Lots of sand and corrugations and wondering if I am headed in the right direction or not. It is quite amazing that map companies are legally allowed to print a highway running from Choir to this city, Sainshand. The road is composed of a few weaving dirt tracks. Well... they are actually building a highway, called the Millennium Road (wasn't that in 2000? The artist formally known as Prince and champagne?) which I totally missed because, just like the rest of my life, I was riding on the wrong side of the train tracks. It is being built by a Chinese company, so I hear. - I think the Chinese have some interest in Mongolian culture, or people, or maybe they're all philanthropic hearththrobs investing money out of their good will (Mining Operations). -
It was quite fun riding here. Drank some Airag, watched a man play with his removable front tooth, got utterly confused on my whereabouts while taking a picture of a camel. Now I'm in town, thinking of a hot shower, and sleep. Maybe headed out to a monastery, Khamarin Khiid, 100 km out of the city for a few nights off the bike.
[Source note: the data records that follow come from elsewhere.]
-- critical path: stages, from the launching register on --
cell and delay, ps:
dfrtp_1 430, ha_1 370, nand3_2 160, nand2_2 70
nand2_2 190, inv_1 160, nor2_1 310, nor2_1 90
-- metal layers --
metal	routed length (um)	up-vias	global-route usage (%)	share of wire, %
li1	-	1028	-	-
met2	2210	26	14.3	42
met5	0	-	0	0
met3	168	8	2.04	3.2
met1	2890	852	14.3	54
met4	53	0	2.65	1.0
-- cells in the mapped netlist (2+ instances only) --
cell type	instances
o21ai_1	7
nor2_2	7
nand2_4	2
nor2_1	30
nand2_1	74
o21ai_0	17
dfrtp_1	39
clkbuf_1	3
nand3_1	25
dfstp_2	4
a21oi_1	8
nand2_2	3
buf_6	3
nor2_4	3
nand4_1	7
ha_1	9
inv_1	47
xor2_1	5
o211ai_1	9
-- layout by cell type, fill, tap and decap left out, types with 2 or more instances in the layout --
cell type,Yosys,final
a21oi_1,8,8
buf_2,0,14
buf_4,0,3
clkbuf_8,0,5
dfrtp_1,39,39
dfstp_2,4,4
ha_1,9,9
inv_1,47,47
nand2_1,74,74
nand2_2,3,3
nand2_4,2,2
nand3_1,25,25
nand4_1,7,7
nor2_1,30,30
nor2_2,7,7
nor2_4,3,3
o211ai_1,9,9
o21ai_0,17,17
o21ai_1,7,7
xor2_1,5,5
**src/rtl/ysyx_22051086_ifu.sv**
```systemverilog
// ysyx_22051086_ifu: instruction fetch stage, single outstanding request.
// Ports: clk/rst, imem req/resp handshakes, br_bus/exc redirect, if_to_id bundle.
module ysyx_22051086_ifu #(
    parameter logic [63:0] RESET_PC = 64'h8000_0000
) (
    input  logic        clk,
    input  logic        rst,
    input  logic        id_allowin,
    output logic        if_to_id_valid,
    output logic [95:0] if_to_id_bus,
    input  logic [65:0] br_bus,
    input  logic        exc_redirect,
    input  logic [63:0] exc_target,
    output logic        inst_req_valid,
    input  logic        inst_req_ready,
    output logic [63:0] inst_req_addr,
    input  logic        inst_resp_valid,
    output logic        inst_resp_ready,
    input  logic [31:0] inst_resp_data
);

    typedef enum logic [1:0] {
        IDLE,
        REQ,
        WAIT
    } state_t;

    state_t      state_q, state_d;
    logic [63:0] fetch_pc_q, fetch_pc_d;
    logic        out_valid_q, out_valid_d;
    logic [63:0] out_pc_q, out_pc_d;
    logic [31:0] out_inst_q, out_inst_d;
    logic        discard_q, discard_d;

    logic        br_stall;
    logic        br_taken;
    logic [63:0] br_target;
    logic        redir;
    logic [63:0] redir_tgt;
    logic        req_hs;
    logic        resp_hs;
    logic        out_fire;

    assign br_stall  = br_bus[65];
    assign br_taken  = br_bus[64];
    assign br_target = br_bus[63:0];

    assign redir     = exc_redirect || (br_taken && id_allowin);
    assign redir_tgt = exc_redirect ? exc_target : br_target;

    assign inst_req_valid  = (state_q == REQ) && !br_stall;
    assign inst_req_addr   = fetch_pc_q;
    assign inst_resp_ready = (state_q == WAIT) &&
                             (!out_valid_q || (id_allowin && !redir));

    assign req_hs   = inst_req_valid && inst_req_ready;
    assign resp_hs  = inst_resp_valid && inst_resp_ready;
    assign out_fire = if_to_id_valid && id_allowin;

    assign if_to_id_valid = out_valid_q && !redir;
    assign if_to_id_bus   = {out_pc_q, out_inst_q};

    always_comb begin
        state_d     = state_q;
        fetch_pc_d  = fetch_pc_q;
        out_valid_d = out_valid_q;
        out_pc_d    = out_pc_q;
        out_inst_d  = out_inst_q;
        discard_d   = discard_q;

        if (out_fire) begin
            out_valid_d = 1'b0;
        end

        unique case (state_q)
            IDLE: begin
                state_d = REQ;
            end
            REQ: begin
                if (req_hs) begin
                    fetch_pc_d = fetch_pc_q + 64'd4;
                    state_d    = WAIT;
                end
            end
            WAIT: begin
                if (resp_hs) begin
                    state_d = REQ;
                    if (discard_q) begin
                        discard_d = 1'b0;
                    end else if (!redir) begin
                        // fetch_pc already advanced past the
                        // request, so it sits 4 ahead of it.
                        out_valid_d = 1'b1;
                        out_pc_d    = fetch_pc_q - 64'd4;
                        out_inst_d  = inst_resp_data;
                    end
                end
            end
            default: begin
                state_d = IDLE;
            end
        endcase

        // A response consumed this cycle leaves nothing to squash;
        // one still in flight, or just requested, must be dropped.
        if (redir) begin
            fetch_pc_d  = redir_tgt;
            out_valid_d = 1'b0;
            if (((state_q == WAIT) && !resp_hs) || req_hs) begin
                discard_d = 1'b1;
            end
        end
    end

    always_ff @(posedge clk) begin
        if (rst) begin
            state_q     <= IDLE;
            fetch_pc_q  <= RESET_PC;
            out_valid_q <= 1'b0;
            out_pc_q    <= 64'd0;
            out_inst_q  <= 32'd0;
            discard_q   <= 1'b0;
        end else begin
            state_q     <= state_d;
            fetch_pc_q  <= fetch_pc_d;
            out_valid_q <= out_valid_d;
            out_pc_q    <= out_pc_d;
            out_inst_q  <= out_inst_d;
            discard_q   <= discard_d;
        end
    end

endmodule

```
**config.mk**
```make
export PLATFORM = sky130hd
export DESIGN_NAME = ysyx_22051086_ifu
export DESIGN_NICKNAME = d
export VERILOG_FILES = /design/src/rtl/ysyx_22051086_ifu.sv
export SDC_FILE = /design/constraint.sdc
export NUM_CORES = 1
export LEC_CHECK = 0
export CORE_UTILIZATION = 45
export CTS_CLUSTER_DIAMETER = 80
export DETAILED_ROUTE_END_ITERATION = 12
export GPL_TIMING_DRIVEN = 1
export HOLD_SLACK_MARGIN = 0.03
export PLACE_DENSITY = 0.79
export SLEW_MARGIN = 20
export SYNTH_ARGS = -nofsm -noshare
export SYNTH_HDL_FRONTEND = slang
export SYNTH_SLANG_ARGS = --single-unit
```
**constraint.sdc**
```tcl
create_clock -name clk -period 7.1 [get_ports clk]
set_input_delay 1.065 -clock clk [delete_from_list [all_inputs] [get_ports clk]]
set_output_delay 1.065 -clock clk [all_outputs]
set_load 0.1 [all_outputs]
```
==> run metrics, run 1 <==
status finished, final reports clean; max-cap violations 0; main combinational cell family by area after synthesis simple AND/OR/NAND/NOR gates; setup violators final 0; Worst Hold Class flop to flop; port bufs 330; Synth Area in Compound Gates roughly a fifth; Residual DRC 0; Worst-path clk slew 0.07 ns; Avg Inst Size Synth around 7.4 um2; mux share of post-synthesis cell area less than 1%; largest net degree at the start of global routing 86; Place WS 2.493 ns; Die Area 21020 um2; Synth cell types 61; number of post-CTS setup repair buffers 0; setup ws final 2.457 ns; Setup Total Neg Slack 0 ns; CP Max Fanout 15; Fin Clk Skew 0.01172 ns; FMAX between 200 and 250 MHz; Vias/cell 5.790; xor and xnor area share after synthesis 7.902%; num rows 51; Setup CP Type primary input to output port; first-pass GRT wire length 51750 um; Synth-to-Final Area Change 42.26%; post-cts resize count 0; dominant cells by area after synthesis dfxtp_1 36%, a21oi_1 6.5%, nand2_1 6.4%, nor2_1 6.1%, a211oi_1 5.2%; Final Cycle Share around two thirds; Post-CTS Hold Buffers 0; Worst slew margin 26.67%; All-Layer GR Usage 30.81%; Synth Cell Area roughly 9000 um2; CP Capture Type output port; initial antenna violation count 0; post-route minimum period 4.643 ns; Synth async-reset ratio 0%; Routed Antenna Nets 0; post-synth top area share a little over a third; static leakage 4.207 nW; Die H roughly 140 um; Seq/Total Area, Yosys 35.69%; NumNets Final 1647; io pins 331; starting density of the core 46.51%; Skew-Pair Late Insertion Delay 0.43 ns; CP max-delay cell clkdlybuf4s50_1; core area between 15000 and 20000 um2; most frequent CP cell clkdlybuf4s50_1; RSZ-0062 raised after global routing false; H-Tree Depth 4; Pre-Repair DR Iteration Count 5; DR iter-0 viols 871; cell with the most instances after synthesis dfxtp_1; CTS Sinks 164; detailed placement HPWL 23110 um; #FFs+latches synth between 150 and 200; vias in the first global route between 9000 and 10000; final hold vios 0; Power Total ~2.6 mW; Post-Synth Adder-Cell Area 0.2720%; CTS root buffer clkbuf_16; area fraction in and, or, nand and nor cells after synthesis 29.24%; synth cell count leaders 164 x dfxtp_1, 157 x nand2_1, 149 x nor2_1; most area-hungry cell type in the Yosys netlist dfxtp_1; share of cells above drive strength 1 4.231%; final wirelength 32600 um; Worst Path Required 6.03 ns; R2R Setup Slk ~3.7 ns; peak supply drop 0.1682 mV; Pins Over Slew Limit 0; CP cell instances clkdlybuf4s50_1 -> a21o_1 -> o21ai_0 -> nor2b_1 -> clkdlybuf4s50_1; worst path arrival time 3.58 ns; Gate Count Post-Synth 1237; EDFF count, synth 0; TritonCTS clock tree yes; YS warnings 0; CTS Buf Count 17; Mapped Nets approximately 1400; Pwr Density ~200 nW/um2; Clock Path Buffers 2; Vias around 10000; Final GP Congestion around 0.92; top_reg_cell synth dfxtp_1; Wirelength per Cell 18.58 um; slowest stage delay, CP ~1.1 ns; gr ovfl total 0; Slew @ Worst Pin 1.097 ns; die width 145.0 um; Startpoint Class primary input
[flip-flops by register name, summed over array words and instances (netlist names)]
name and cells:
discard_q 1, out_pc_q 64, out_inst_q 32, out_valid_q 1, state_q 2, inst_req_addr 64
[critical path: cells and delay by family]
family / cells / cell delay (ns)
and+or+nand+nor: 1 / 0.17
AOI/OAI and AO/OA: 2 / 0.73
buffers and inverters: 2 / 1.61
[where the power goes]
group | switching [mW] | total, mW | leakage (nW) | internal [mW]
clock | 0.388 | 0.988 | 0.289 | 0.599
sequential | 0.0741 | 1.02 | 1.34 | 0.951
combinational | 0.395 | 0.612 | 2.58 | 0.217
total | 0.857 | 2.62 | 4.21 | 1.77
[worst paths after layout]
path,startpoint,to,depth (start not counted)
worst max-delay path,id_allowin,inst_resp_ready,5
worst min-delay path,out_inst_q[23],out_inst_q[23],2
worst max register to register,inst_req_addr[4],out_pc_q[55],6
worst min register to register,out_inst_q[23],out_inst_q[23],2
[through the flow]
step / instances / instance area, um2 / hold slack (ns) / utilization, %
final: 1755 / 13090 / 0.4543 / 66.16
after global routing: 1754 / 13090 / 0.4790 / 66.15
after CTS: 1754 / 13090 / 0.4561 / 66.15
after detailed placement: 1723 / 12460 / 0.4457 / 63.00
after global placement: 1723 / 12460 / 0.4412 / 63.00
after floorplan: 1237 / 9200 / 0.4799 / -
[layer usage]
| metal | routed length (um) | GRT usage [%] | up-vias |
|---|---|---|---|
| met4 | 595 | 11.06 | 0 |
| met2 | 15670 | 50.87 | 482 |
| met5 | 0 | 0 | - |
| met1 | 13790 | 39.91 | 4728 |
| li1 | - | - | 4895 |
| met3 | 2547 | 5.723 | 57 |
[final cells by class]
cell class	count	area, um2
clock inverter	11	176.4
sequential	164	3283
clock buffer	20	446.7
inverter	14	52.55
fill	1691	6694
tap	265	331.6
multi-input combinational	940	5421
antenna	1	2.502
timing repair buffer	340	3373
[placed cells by master, fill, tap and decap left out, types with 12 or more instances in the layout]
master,n
or3_1,19
a211oi_1,64
nor2_1,148
dfxtp_1,164
nand4_1,23
clkbuf_16,17
xor2_1,33
inv_1,14
clkdlybuf4s50_1,328
nand2_1,156
nand3_1,39
nor4_1,28
and3_1,12
buf_4,12
nor3_1,38
o21ai_0,55
xnor2_1,50
a21oi_1,119
[logic make-up after synthesis]
logic type | after synthesis
fa+ha+maj | 2
mux | 3
buf+inv | 133
flops | 164
xor+xnor | 83
simple gates | 544
compound gates | 308
No activity file was read; power rests on OpenSTA's default activity.
==> run 2: changes to the inputs <==
==> constraint.sdc (replaced) <==
create_clock -name clk -period 4.31 [get_ports clk]
set_input_delay 0.6465 -clock clk [delete_from_list [all_inputs] [get_ports clk]]
set_output_delay 0.6465 -clock clk [all_outputs]
set_load 0.1 [all_outputs]
==> run 2 against run 1 <==
Net effect: global-route usage grew 0.26 points; register-to-register slack lost 2.6 ns; largest cell class unchanged; count of clock-buffer cells in the layout shrank 1; final cell count grew 0.28%; highest routed layer is now met5; routed wire length grew 1.3%; final area is the same.
==> run metrics, run 2 (same netlist as run 1, synthesis figures left out) <==
Worst-path clk slew 0.07 ns; num rows 51; Residual DRC 0; FMAX 308.5 MHz; io pins 331; TritonCTS clock tree yes; Routed Antenna Nets 0; non-filler cells in the finished layout 1760; Wirelength per Cell between 15 and 20 um; initial antenna violation count 1; static leakage 4.228 nW; core area 19780 um2; NumNets Final approximately 1700; Die H 145.0 um; Pre-Repair DR Iteration Count 5; CP max-delay cell dfxtp_1; Clock Path Buffers 2; most frequent CP cell nor3_1; Post-CTS Hold Buffers 0; detailed placement HPWL 23880 um; Pins Over Slew Limit 0; CP Max Fanout 11; commonest non-fill, non-tap cell in the layout clkdlybuf4s50_1; CTS root buffer clkbuf_16; Vias just over 10000; Startpoint Class flop; final wirelength 33030 um; worst path arrival time 3.55 ns; DR iter-0 viols 840; antenna cells 0; Worst Hold Class flop to flop; CP Capture Type flop; share of cells above drive strength 1 4.883%; CTS Sinks 164; vias in the first global route between 9000 and 10000; Synth-to-Final Area Change 42.26%; dpl cells 1728; Final GP Congestion 0.8937; All-Layer GR Usage between 30% and 40%; Vias/cell roughly 5.8; final hold vios 0; port bufs 330; CTS Buf Count 17; Skew-Pair Late Insertion Delay 0.43 ns; Worst Path Required 4.62 ns; max-cap violations 0; most frequent cells in the layout 325 x clkdlybuf4s50_1, 164 x dfxtp_1, 156 x nand2_1; CP cell instances ha_1 -> nand2_1 -> nor3_1 -> nand4_1 -> nor3_1 -> xnor2_1 -> a2111oi_0; starting density of the core 46.51%; Slew @ Worst Pin about 1.1 ns; slowest stage delay, CP 0.61 ns; post-cts resize count 0; gr ovfl total 0; RSZ-0062 raised after global routing false; first-pass GRT wire length 52250 um; Pwr Density 320.3 nW/um2; setup violators final 0; Fin Clk Skew 0.01273 ns; Final Cycle Share 75.21%; Fin Hold WS 0.4556 ns; Setup CP Type flop to flop; Die Area 21020 um2; number of post-CTS setup repair buffers 0; post-route minimum period 3.242 ns; Worst slew margin 27.44%; status finished, final reports clean; Setup Total Neg Slack 0 ns; H-Tree Depth 4; peak supply drop a little under 0.3 mV; largest net degree at the start of global routing 73; die width approximately 140 um
==> run 2: power by group <==
group	internal, mW	switching [mW]
Combinational	0.360	0.654
Clock	0.820	0.669
Sequential	1.57	0.123
Total	2.75	1.45
==> run 2: path summary, 6_finish.rpt <==
check	from	endpoint	slack, ns	cells after the start
max	inst_req_addr[2]	inst_req_addr[62]	1.07	7
min	out_inst_q[27]	out_inst_q[27]	0.46	2
max reg2reg	inst_req_addr[2]	inst_req_addr[62]	1.07	7
min reg2reg	out_inst_q[27]	out_inst_q[27]	0.46	2
==> run 2: cell type report <==
cell class | count | area (um2)
clock inverters | 13 | 127.6
repair buffers | 345 | 3428
inverters | 14 | 52.55
clock buffers | 19 | 442.9
multi-input cells | 940 | 5421
fillers | 1741 | 6694
flip-flops and latches | 164 | 3283
well taps | 265 | 331.6
==> run 2: stage by stage <==
stage / util (%) / setup WS [ns] / area (um2) / power (mW)
3_3_place_gp: 63.28 / 1.027 / 12520 / 2.712
6_report: 66.16 / 1.068 / 13090 / 4.192
3_5_place_dp: 63.28 / 1.001 / 12520 / 2.725
5_1_grt: 66.16 / 0.7692 / 13090 / 4.331
2_1_floorplan: - / 0.9897 / 9200 / 2.358
4_1_cts: 66.16 / 1.130 / 13090 / 4.190
==> run 2: metal layers <==
metal,vias up,wire length (um),track usage (%)
li1,4886,-,-
met1,4721,13710,39.36
met2,497,15550,51.51
met3,68,2770,6.541
met4,2,983,11.76
met5,-,11,0
==> run 2: worst max-delay path: cells and delay by family, from the launching register on <==
| kind | cells | cell delay (ns) |
|---|---|---|
| AND/OR/NAND/NOR | 4 | 1.64 |
| adder cells (fa/ha/maj) | 1 | 0.38 |
| AO/OA/AOI/OAI | 1 | 0.37 |
| XOR/XNOR | 1 | 0.12 |
| flip-flops | 1 | 0.61 |
==> run 3: changes to the inputs <==
--- a/config.mk
+++ b/config.mk
@@ -5,12 +5,12 @@
 export SDC_FILE = /design/constraint.sdc
 export NUM_CORES = 1
 export LEC_CHECK = 0
-export CORE_UTILIZATION = 45
+export CORE_UTILIZATION = 41
 export CTS_CLUSTER_DIAMETER = 80
 export DETAILED_ROUTE_END_ITERATION = 12
 export GPL_TIMING_DRIVEN = 1
 export HOLD_SLACK_MARGIN = 0.03
-export PLACE_DENSITY = 0.79
+export PLACE_DENSITY = 0.76
 export SLEW_MARGIN = 20
 export SYNTH_ARGS = -nofsm -noshare
 export SYNTH_HDL_FRONTEND = slang
==> constraint.sdc (replaced) <==
create_clock -name clk -period 2.7 [get_ports clk]
set_input_delay 0.405 -clock clk [delete_from_list [all_inputs] [get_ports clk]]
set_output_delay 0.405 -clock clk [all_outputs]
set_load 0.1 [all_outputs]
==> run 3 against run 2 <==
Net effect: via count up 1.1%; utilization down 6.1 points; routed wire length up 4.5%; combinational power up 64%; maximum frequency up 29%; worst hold slack worse by 0.19 ns; largest cell class unchanged; largest power group unchanged.
==> run metrics, run 3 (same netlist as run 1, synthesis figures left out) <==
Wirelength per Cell 18.96 um; Fin Clk Skew 0.01090 ns; share of cells above drive strength 1 21.10%; io pins 331; NumNets Final 1697; num rows between 50 and 60; final wirelength 34510 um; first-pass GRT wire length just over 50000 um; commonest non-fill, non-tap cell in the layout buf_4; Fillers 2034; Setup Total Neg Slack 0 ns; most frequent cells in the layout 220 x buf_4, 165 x clkdlybuf4s50_1, 156 x nand2_1; port bufs 330; Skew-Pair Late Insertion Delay roughly 0.43 ns; Setup CP Type flop to flop; Pins Over Slew Limit 0; DR iter-0 viols 700; family with the most delay on the worst path simple AND/OR/NAND/NOR gates; core area 21890 um2; worst path arrival time 2.87 ns; starting density of the core 42.03%; Layout Utilization 60.09%; post-route minimum period 2.503 ns; CP Capture Type flop; Worst Hold Class primary input to flop; CP Max Fanout 9; static leakage 4.782 nW; Worst-path clk slew 0.07 ns; combined buffer and inverter count along the critical path 0; R2R Setup Slk 0.20 ns; initial antenna violation count 0; Residual DRC 0; RSZ-0062 raised after global routing false; Die H roughly 150 um; largest net degree at the start of global routing 68; CTS root buffer clkbuf_16; Pre-Repair DR Iteration Count 5; detailed placement HPWL around 26000 um; Final Cycle Share between 90% and 100%; R2R cell count 6; slowest stage delay, CP 0.57 ns; CP cell instances nand3_2 -> or4_4 -> or4b_4 -> or4_1 -> a21o_1 -> a21oi_2; number of post-CTS setup repair buffers 0; Stages on worst setup path 6; Die Area 23040 um2; Fin Hold WS 0.2643 ns; CTS Buf Count 17; Final GP Congestion 0.9336; setup ws final 0.1968 ns; cell area after layout 13150 um2; Clock Path Buffers 2; FMAX about 400 MHz; Vias 10290; max-cap violations 0; TritonCTS clock tree yes; dpl cells between 1500 and 2000; Post-CTS Hold Buffers 0; Worst slew margin 49.06%; CP max-delay cell or4_4; All-Layer GR Usage 29.33%; Synth-to-Final Area Change 42.98%; vias in the first global route 9209; Slew @ Worst Pin 0.7641 ns; CTS Sinks 164; post-cts resize count 0; status finished, final reports clean; Pwr Density roughly 510 nW/um2; DP Area roughly 13000 um2; H-Tree Depth 4; gr ovfl total 0; peak supply drop 0.3930 mV; antenna cells 0; Power Total 6.711 mW; die width 151.8 um; non-filler cells in the finished layout roughly 1800; WHS Path Cells 2; Vias/cell 5.653; Place WS 0.1363 ns; setup violators final 0; Worst Path Required 3.07 ns; final hold vios 0; Routed Antenna Nets 0; Startpoint Class flop
-- run 3: worst register-to-register path: stages (launching register included) --
cell and delay (ns):
dfxtp_4 0.41, nand3_2 0.13, or4_4 0.57, or4b_4 0.58
or4_1 0.48, a21o_1 0.18, a21oi_2 0.10
-- run 3: area by class of cell --
cell class                 count  area (um2)  share of cell area [%]
multi-input combinational    940        5428                   41.26
timing repair buffer         390        3403                   25.87
sequential                   164        3359                   25.54
inverter                      14       52.55                  0.3995
tap                          280       350.3                   2.663
clock inverter                13       117.6                  0.8941
clock buffer                  19       442.9                   3.367
-- run 3: per-layer routing --
metal	vias up	wire length [um]	part of all wire [%]	global-route usage, %
li1	4990	-	-	-
met1	4803	14360	42	37.44
met2	431	16620	48	48.73
met3	64	2499	7.2	5.898
met4	0	1038	3.0	10.50
met5	-	0	0	0
-- run 3: power breakdown --
| part | leakage [nW] | internal (mW) | switching, mW | total [mW] |
|---|---|---|---|---|
| Clock | 0.274 | 1.23 | 1.13 | 2.37 |
| Sequential | 1.35 | 2.51 | 0.182 | 2.69 |
| Combinational | 3.16 | 0.584 | 1.07 | 1.66 |
-- run 3: final timing paths --
check               startpoint           endpoint
max reg2reg  inst_req_addr[33]  inst_req_addr[55]
max          inst_req_addr[33]  inst_req_addr[55]
min reg2reg      out_inst_q[1]      out_inst_q[1]
min                        rst  inst_req_addr[55]
==> src/rtl/gesture_power_ctrl.sv <==
// Two-hand gesture power controller for the hood.
// Left then right powers on, right then left powers off, the key toggles.
module gesture_power_ctrl (
    input  logic        clk,
    input  logic        rst,
    input  logic [29:0] gesture_time,
    input  logic        left_pulse,
    input  logic        right_pulse,
    input  logic        key_pulse,
    output logic        power_status,
    output logic        toggle_pulse,
    output logic        armed,
    output logic [29:0] window_remaining
);

    typedef enum logic [1:0] {
        OFF_IDLE,
        OFF_ARMED,
        ON_IDLE,
        ON_ARMED
    } state_t;

    state_t state;
    logic   ps_q;
    logic   last;

    // A count of 0 or 1 means this is the final cycle of the window.
    assign last = (window_remaining[29:1] == '0);

    always_ff @(posedge clk or negedge rst) begin
        if (!rst) begin
            state            <= OFF_IDLE;
            power_status     <= 1'b0;
            armed            <= 1'b0;
            window_remaining <= '0;
            toggle_pulse     <= 1'b0;
            ps_q             <= 1'b0;
        end else begin
            ps_q         <= power_status;
            toggle_pulse <= power_status ^ ps_q;
            if (key_pulse) begin
                power_status     <= ~power_status;
                armed            <= 1'b0;
                window_remaining <= '0;
                state            <= power_status ? OFF_IDLE : ON_IDLE;
            end else begin
                unique case (state)
                    OFF_IDLE: begin
                        if (left_pulse && !right_pulse) begin
                            state            <= OFF_ARMED;
                            armed            <= 1'b1;
                            window_remaining <= gesture_time;
                        end
                    end
                    OFF_ARMED: begin
                        if (right_pulse) begin
                            state            <= ON_IDLE;
                            power_status     <= 1'b1;
                            armed            <= 1'b0;
                            window_remaining <= '0;
                        end else if (left_pulse) begin
                            window_remaining <= gesture_time;
                        end else if (last) begin
                            state            <= OFF_IDLE;
                            armed            <= 1'b0;
                            window_remaining <= '0;
                        end else begin
                            window_remaining <= window_remaining - 30'd1;
                        end
                    end
                    ON_IDLE: begin
                        if (right_pulse && !left_pulse) begin
                            state            <= ON_ARMED;
                            armed            <= 1'b1;
                            window_remaining <= gesture_time;
                        end
                    end
                    ON_ARMED: begin
                        if (left_pulse) begin
                            state            <= OFF_IDLE;
                            power_status     <= 1'b0;
                            armed            <= 1'b0;
                            window_remaining <= '0;
                        end else if (right_pulse) begin
                            window_remaining <= gesture_time;
                        end else if (last) begin
                            state            <= ON_IDLE;
                            armed            <= 1'b0;
                            window_remaining <= '0;
                        end else begin
                            window_remaining <= window_remaining - 30'd1;
                        end
                    end
                    default: begin
                        state            <= OFF_IDLE;
                        power_status     <= 1'b0;
                        armed            <= 1'b0;
                        window_remaining <= '0;
                    end
                endcase
            end
        end
    end

endmodule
Details: Choir - Sainshand
Coming out of Choir the road is paved for 5 KM. Afterwards the road is a conflaguration (word?) of 4WD tracks criss-crossing eachother but generally headed in one direction, North-South. The railway is located on the west side of the main track. I traveled on the east side of a mine at KM 20 or so (from Choir), with the railway tracks on the west side of the mine. The main track then banked west and followed the rails for the next 50 KM or so until departing again at about 10 KM from a town called "Tsomog" on maps, but something else by the locals. Their was a store here selling food and water. The main track then follows the rails tightly for another ~ 50 KM until reaching a town Airag. You bypass another town along the way, Dalanjargalaan, which has shops and water and All That (not the television show for preteens of the 1990's). Airag has a cafe as well as essential amenities. Coming out of the village, I needed to cross to the west side of the train rails. From Choir to this point, the train has been on my west side. If I would give someone advice about this point in the ride, I would say, "You ride on the rail's west side for as short of a distance as possible before crossing back to the east side." I didn't do this, and ended up on a track a far distance from the rails (though I saw some nice camels), and had to make a sharp east turn to find the rails again, which made me lose about an hour of riding. After gaining the rails again, I followed closely on a loose, sandy, corrugated but well perceived track until KM 200 (from Choir). Here there is a railway "Hamlet", a bunch of housing units for workers, with an underpass. It was here where I found out I was living on the "Wrong Side of the Tracks." There was a paved road here, and looking to the North it spanned until the horizon. It is not complete, there are piles of dirt of 1 km on the thing in which you have to get off the road and then re-enter again, and it also doesn't lead directly to Sainshand. Anyways, I got off that, and road next to the rails (now on my west side) until arriving in Sainshand, a relatively large town.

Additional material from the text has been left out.